Work instruction:
Only a number is wanted: how many lines in these records contain the word "during"?

*** Data section ***

==> indigo <==
// Circle_Area_Calculator
module Circle_Area_Calculator(clk, rst, radius, area);
  input wire clk, rst;
  input wire [31:0] radius;
  output reg [31:0] area;
  wire [31:0] Square_radius, Result;
  parameter Pi = 32'b01000000010010010000111111010000;
  FloatMultiplier_rounding FM0(.Multiplicand(radius), .Multiplier(radius), .Result(Square_radius));
  FloatMultiplier_rounding FM1(.Multiplicand(Square_radius), .Multiplier(Pi), .Result(Result));
  always @(posedge clk) begin
	if(rst) begin
		area[31:0] <= 1'b0;
	end else begin
		area[31:0] <= Result[31:0];
	end
  end
endmodule
Settings: LEC_CHECK=0, ABC_AREA=1, CAP_MARGIN=20, CORE_MARGIN=2, CORE_UTILIZATION=64, CTS_CLUSTER_DIAMETER=197, CTS_CLUSTER_SIZE=98, SLEW_MARGIN=20, TNS_END_PERCENT=25; clock period 21.3 ns.
run.sh (not shown) runs the stock make flow with config.mk's settings and CLKGATE_MAP_FILE=.
==> maple: changes against indigo <==
Settings changed: ABC_AREA 1 to not set, CORE_UTILIZATION 64 to 68, CTS_CLUSTER_DIAMETER 197 to not set, CTS_CLUSTER_SIZE 98 to not set, SETUP_SLACK_MARGIN set to -2.0, TNS_END_PERCENT 25 to 10.
==> flow/constraint.sdc (replaced) <==
create_clock -name core_clock -period 30.0 [get_ports {clk}]
set_input_delay 6.0000 -clock core_clock [delete_from_list [all_inputs] [get_ports {clk}]]
set_output_delay 6.0000 -clock core_clock [all_outputs]
set_load 0.01 [all_outputs]
==> results.py <==
# Flow results
metrics = {
    "timing": {
        "setup-violations-final": 1,
        "fin_ws_ns": -0.02052,
    },
    "floorplanning": {
        "die_h_um": 221.8,
    },
    "status": {
        "violations": "negative setup slack",
        "outcome": "finished with violations",
    },
    "placed_design": {
        "hpwlAfterDp_um": 72000,
    },
    "global_route": {
        "gr-usage-met1_pct": 43.87,
    },
}
# the run above: maple

==> results.py <==
# Metrics from the implementation run
metrics = {
    "placed_design": {
        "hpwlAfterDp_um": 89090,
    },
    "status": {
        "flow.stopped_at": "global routing (5_1_grt)",
        "outcome": "aborted with a tool error",
        "tool.error": "[ERROR GRT-0232] Routing congestion too high. Check the congestion heatmap in the GUI.",
    },
    "global_route": {
        "gr-usage-met1_pct": 73.53,
    },
    "clock_network": {
        "cts_setup_buffers": 113,
    },
    "floorplanning": {
        "die_h_um": 229.1,
    },
    "synth": {
        "ys_sh_aoi_pct": 16.91,
    },
}
# the run above: indigo


========
==> inputs of harbor <==
Starting RTL as in the previous note.
make LEC_CHECK=0 ABC_AREA=1 CAP_MARGIN=5 CORE_ASPECT_RATIO=0.92 CORE_MARGIN=2 CORE_UTILIZATION=72 CTS_CLUSTER_DIAMETER=140 SETUP_SLACK_MARGIN=1.43 SLEW_MARGIN=20 finish   # period 16.2 ns
==> zinc (differences from harbor) <==
Settings changed: ABC_AREA 1 to unset, CAP_MARGIN 5 to 20, CORE_ASPECT_RATIO 0.92 to unset, CORE_UTILIZATION 72 to 40, CTS_CLUSTER_DIAMETER 140 to unset, SETUP_SLACK_MARGIN 1.43 to 2.34.
==> flow/constraint.sdc (replaced) <==
create_clock -name core_clock -period 29.0 [get_ports {clk}]
set_input_delay 5.8000 -clock core_clock [delete_from_list [all_inputs] [get_ports {clk}]]
set_output_delay 5.8000 -clock core_clock [all_outputs]
set_load 0.01 [all_outputs]
==> impl_metrics.csv <==
group,metric,value,unit
run_status,status,"complete, no violations",
synthesis,xor_share,16.4,%
floorplan,coreArea,80200,um^2
floorplan,initial_core_util,40.2,%
floorplan,die_area,82900,um^2
synthesis,top_cell_area_share,24.4,%
the above is filed under zinc

==> impl_metrics.csv <==
group,metric,value,unit
run_status,status,"aborted with a tool error",
run_status,lastStage,"detailed placement (3_5_place_dp)",
run_status,firstError,"[ERROR DPL-0038] Utilization greater than 100%, impossible to legalize",
floorplan,initial_core_util,73.0,%
floorplan,coreArea,44400,um^2
floorplan,die_area,46800,um^2
synthesis,top_cell_area_share,24.3,%
synthesis,xor_share,16.1,%
the above is filed under harbor


========
==> inputs of v37 <==
Circle_Area_Calculator again, from the RTL that the note above started with.
==> flow/config.mk <==
export PLATFORM = sky130hd
export DESIGN_NAME = Circle_Area_Calculator
export DESIGN_NICKNAME = Circle_Area_Calculator
export VERILOG_FILES = /design/flow/design.v
export SDC_FILE = /design/flow/constraint.sdc
export NUM_CORES = 4
export LEC_CHECK = 0
export CAP_MARGIN = 20
export CORE_ASPECT_RATIO = 1.05
export CORE_MARGIN = 2
export CORE_UTILIZATION = 71
export CTS_CLUSTER_SIZE = 29
export GPL_TIMING_DRIVEN = 0
export MIN_ROUTING_LAYER = met1
export PLACE_DENSITY_LB_ADDON = 0.18
export SETUP_SLACK_MARGIN = 5.0
export SLEW_MARGIN = 20
export TNS_END_PERCENT = 10
==> flow/constraint.sdc <==
create_clock -name core_clock -period 30.1 [get_ports {clk}]
set_input_delay 6.0200 -clock core_clock [delete_from_list [all_inputs] [get_ports {clk}]]
set_output_delay 6.0200 -clock core_clock [all_outputs]
set_load 0.01 [all_outputs]
==> v21: changes against v37 <==
==> flow/config.mk (replaced) <==
export PLATFORM = sky130hd
export DESIGN_NAME = Circle_Area_Calculator
export DESIGN_NICKNAME = Circle_Area_Calculator
export VERILOG_FILES = /design/flow/design.v
export SDC_FILE = /design/flow/constraint.sdc
export NUM_CORES = 4
export LEC_CHECK = 0
export ABC_AREA = 1
export CAP_MARGIN = 20
export CORE_MARGIN = 2
export CORE_UTILIZATION = 68
export SLEW_MARGIN = 20
export TNS_END_PERCENT = 5
==> flow/constraint.sdc (replaced) <==
create_clock -name core_clock -period 24.5 [get_ports {clk}]
set_input_delay 4.9000 -clock core_clock [delete_from_list [all_inputs] [get_ports {clk}]]
set_output_delay 4.9000 -clock core_clock [all_outputs]
set_load 0.01 [all_outputs]
==> v1: changes against v37 <==
==> flow/config.mk (replaced) <==
export PLATFORM = sky130hd
export DESIGN_NAME = Circle_Area_Calculator
export DESIGN_NICKNAME = Circle_Area_Calculator
export VERILOG_FILES = /design/flow/design.v
export SDC_FILE = /design/flow/constraint.sdc
export NUM_CORES = 4
export LEC_CHECK = 0
export CAP_MARGIN = 20
export CORE_MARGIN = 2
export CORE_UTILIZATION = 58
export SLEW_MARGIN = 20
==> flow/constraint.sdc (replaced) <==
create_clock -name core_clock -period 19.7 [get_ports {clk}]
set_input_delay 3.9400 -clock core_clock [delete_from_list [all_inputs] [get_ports {clk}]]
set_output_delay 3.9400 -clock core_clock [all_outputs]
set_load 0.01 [all_outputs]
==> v4: changes against v37 <==
==> flow/config.mk (replaced) <==
export PLATFORM = sky130hd
export DESIGN_NAME = Circle_Area_Calculator
export DESIGN_NICKNAME = Circle_Area_Calculator
export VERILOG_FILES = /design/flow/design.v
export SDC_FILE = /design/flow/constraint.sdc
export NUM_CORES = 4
export LEC_CHECK = 0
export CAP_MARGIN = 20
export CELL_PAD_IN_SITES_DETAIL_PLACEMENT = 2
export CORE_MARGIN = 2
export CORE_UTILIZATION = 40
export HOLD_SLACK_MARGIN = 0.14
export SLEW_MARGIN = 20
==> flow/constraint.sdc (replaced) <==
create_clock -name core_clock -period 30.0 [get_ports {clk}]
set_input_delay 6.0000 -clock core_clock [delete_from_list [all_inputs] [get_ports {clk}]]
set_output_delay 6.0000 -clock core_clock [all_outputs]
set_load 0.01 [all_outputs]
==> deck_impl_summary.md <==
Flow Results at a Glance

GRT
  • Met1 capacity usage during global routing: 82.8%

Floorplanning
  • Die W: 222 µm
  • Floorplan Core Area: 47400 µm²

Placed design
  • Total placed cells including tap cells: 6635

Run status
  • First logged error message: [ERROR GRT-0232] Routing congestion too high. Check the congestion heatmap in the GUI.
  • Failed at: global routing (5_1_grt)
  • Outcome: did not finish

Synthesis
  • Gate count of the mapped netlist: 5045
  • Cell with the most instances after synthesis: sky130_fd_sc_hd__inv_1
  • Post-Synthesis Cell Area: 32400 µm²
the above is filed under v21

==> deck_impl_summary.md <==
Physical Implementation Snapshot

Run status
  • Outcome: finished with violations
  • Layout checks that failed: setup timing

Placed design
  • Total placed cells including tap cells: 4978

Critical path
  • CP dominant cell by count: sky130_fd_sc_hd__o21a_1

Synthesis
  • Average cell area after synthesis: 7.51 µm²
  • Post-Synthesis Cell Area: 32300 µm²
  • Gate count of the mapped netlist: 4297
  • Cell with the most instances after synthesis: sky130_fd_sc_hd__ha_1

Floorplanning
  • Floorplan Core Area: 45100 µm²
  • Die W: 212 µm

Timing
  • Final setup margin: -0.361 ns
  • Final Setup Violations: 5

GRT
  • Met1 capacity usage during global routing: 50.2%
the above is filed under v37

==> deck_impl_summary.md <==
Physical Implementation Snapshot

Run status
  • Layout checks that failed: setup timing
  • Outcome: finished with violations

Placed design
  • Total placed cells including tap cells: 6581

Timing
  • Final Setup Violations: 31
  • Final setup margin: -6.85 ns

Floorplanning
  • Floorplan Core Area: 55000 µm²
  • Die W: 240 µm

Synthesis
  • Post-Synthesis Cell Area: 32300 µm²
  • Gate count of the mapped netlist: 4297
the above is filed under v1

==> deck_impl_summary.md <==
Flow Results at a Glance

GRT
  • Met1 capacity usage during global routing: 72.8%

Run status
  • Failed at: global routing (5_1_grt)
  • Outcome: did not finish
  • First logged error message: [ERROR GRT-0232] Routing congestion too high. Check the congestion heatmap in the GUI.

Synthesis
  • Post-Synthesis Cell Area: 32300 µm²
  • Gate count of the mapped netlist: 4297
  • Cell with the most instances after synthesis: sky130_fd_sc_hd__ha_1

Floorplanning
  • Die W: 288 µm
  • Floorplan Core Area: 80200 µm²

Placed design
  • Total placed cells including tap cells: 5630
the above is filed under v4


========
==> try-amber: inputs <==
Starting RTL as in the previous note.
==> flow/design.v (excerpt) <==
module Circle_Area_Calculator(clk, rst, radius, area);
  input wire clk, rst;
  input wire [31:0] radius;
  output reg [31:0] area;
  wire [31:0] Square_radius, Result;
  parameter Pi = 32'b01000000010010010000111111010000;
  FloatMultiplier_rounding FM0(.Multiplicand(radius), .Multiplier(radius), .Result(Square_radius));
  FloatMultiplier_rounding FM1(.Multiplicand(Square_radius), .Multiplier(Pi), .Result(Result));
  always @(posedge clk) begin
	if(rst) begin
		area[31:0] <= 1'b0;
	end else begin
		area[31:0] <= Result[31:0];
	end
  end
endmodule
Settings: LEC_CHECK=0, ABC_AREA=1, CAP_MARGIN=20, CORE_MARGIN=2, CORE_UTILIZATION=72, CTS_CLUSTER_DIAMETER=341, CTS_CLUSTER_SIZE=79, MAX_ROUTING_LAYER=met4, PLACE_DENSITY_LB_ADDON=0.01, SLEW_MARGIN=20; clock period 25.5 ns.
==> try-onyx: changes against try-amber <==
Settings changed: ABC_AREA 1 to not set, CORE_UTILIZATION 72 to 40, CTS_CLUSTER_DIAMETER 341 to not set, CTS_CLUSTER_SIZE 79 to not set, MAX_ROUTING_LAYER met4 to not set, PLACE_DENSITY_LB_ADDON 0.01 to not set.
==> flow/constraint.sdc (replaced) <==
create_clock -name core_clock -period 29.0 [get_ports {clk}]
set_input_delay 5.8000 -clock core_clock [delete_from_list [all_inputs] [get_ports {clk}]]
set_output_delay 5.8000 -clock core_clock [all_outputs]
set_load 0.01 [all_outputs]
==> try-willow: changes against try-amber <==
Settings changed: CTS_CLUSTER_DIAMETER 341 to not set, CTS_CLUSTER_SIZE 79 to not set, MAX_ROUTING_LAYER met4 to not set, PLACE_DENSITY_LB_ADDON 0.01 to not set.
==> flow/constraint.sdc (replaced) <==
create_clock -name core_clock -period 17.2 [get_ports {clk}]
set_input_delay 3.4400 -clock core_clock [delete_from_list [all_inputs] [get_ports {clk}]]
set_output_delay 3.4400 -clock core_clock [all_outputs]
set_load 0.01 [all_outputs]
==> try-fjord: changes against try-amber <==
Settings changed: ABC_AREA 1 to not set, CORE_UTILIZATION 72 to 59, CTS_CLUSTER_DIAMETER 341 to not set, CTS_CLUSTER_SIZE 79 to not set, MAX_ROUTING_LAYER met4 to not set, PLACE_DENSITY_LB_ADDON 0.01 to not set.
==> flow/constraint.sdc (replaced) <==
create_clock -name core_clock -period 29.0 [get_ports {clk}]
set_input_delay 5.8000 -clock core_clock [delete_from_list [all_inputs] [get_ports {clk}]]
set_output_delay 5.8000 -clock core_clock [all_outputs]
set_load 0.01 [all_outputs]
==> results <==
| metric | try-fjord | try-onyx | try-amber | try-willow |
|---|---|---|---|---|
| Number of setup violations in the final report | 0 | 0 | - | - |
| Status | complete, no violations | complete, no violations | stopped before the end | stopped before the end |
| Last stage reached | - | - | global routing | detailed placement |
| Origin of the worst min-delay path | rst | rst | - | - |
| Data required, critical path | 29.16 ns | 29.16 ns | - | - |
| Number of buffers created by CTS | 5 | 5 | 5 | - |
| Routed length on met1 | 42000 um | 42300 um | - | - |
| Via count | 31800 | 32000 | - | - |
| Setup ws final | 0.971 ns | 1.19 ns | - | - |
| Startpoint of the worst setup timing path | radius[2] | radius[0] | - | - |
| Crit share post-route | 96.7% | 95.9% | - | - |
| Number of buffers between clock root and the deepest sink | 2 | 2 | 2 | - |
| Residual antenna-violating net count after detailed routing | 0 | 0 | - | - |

*** End of Data section ***

Solution:
3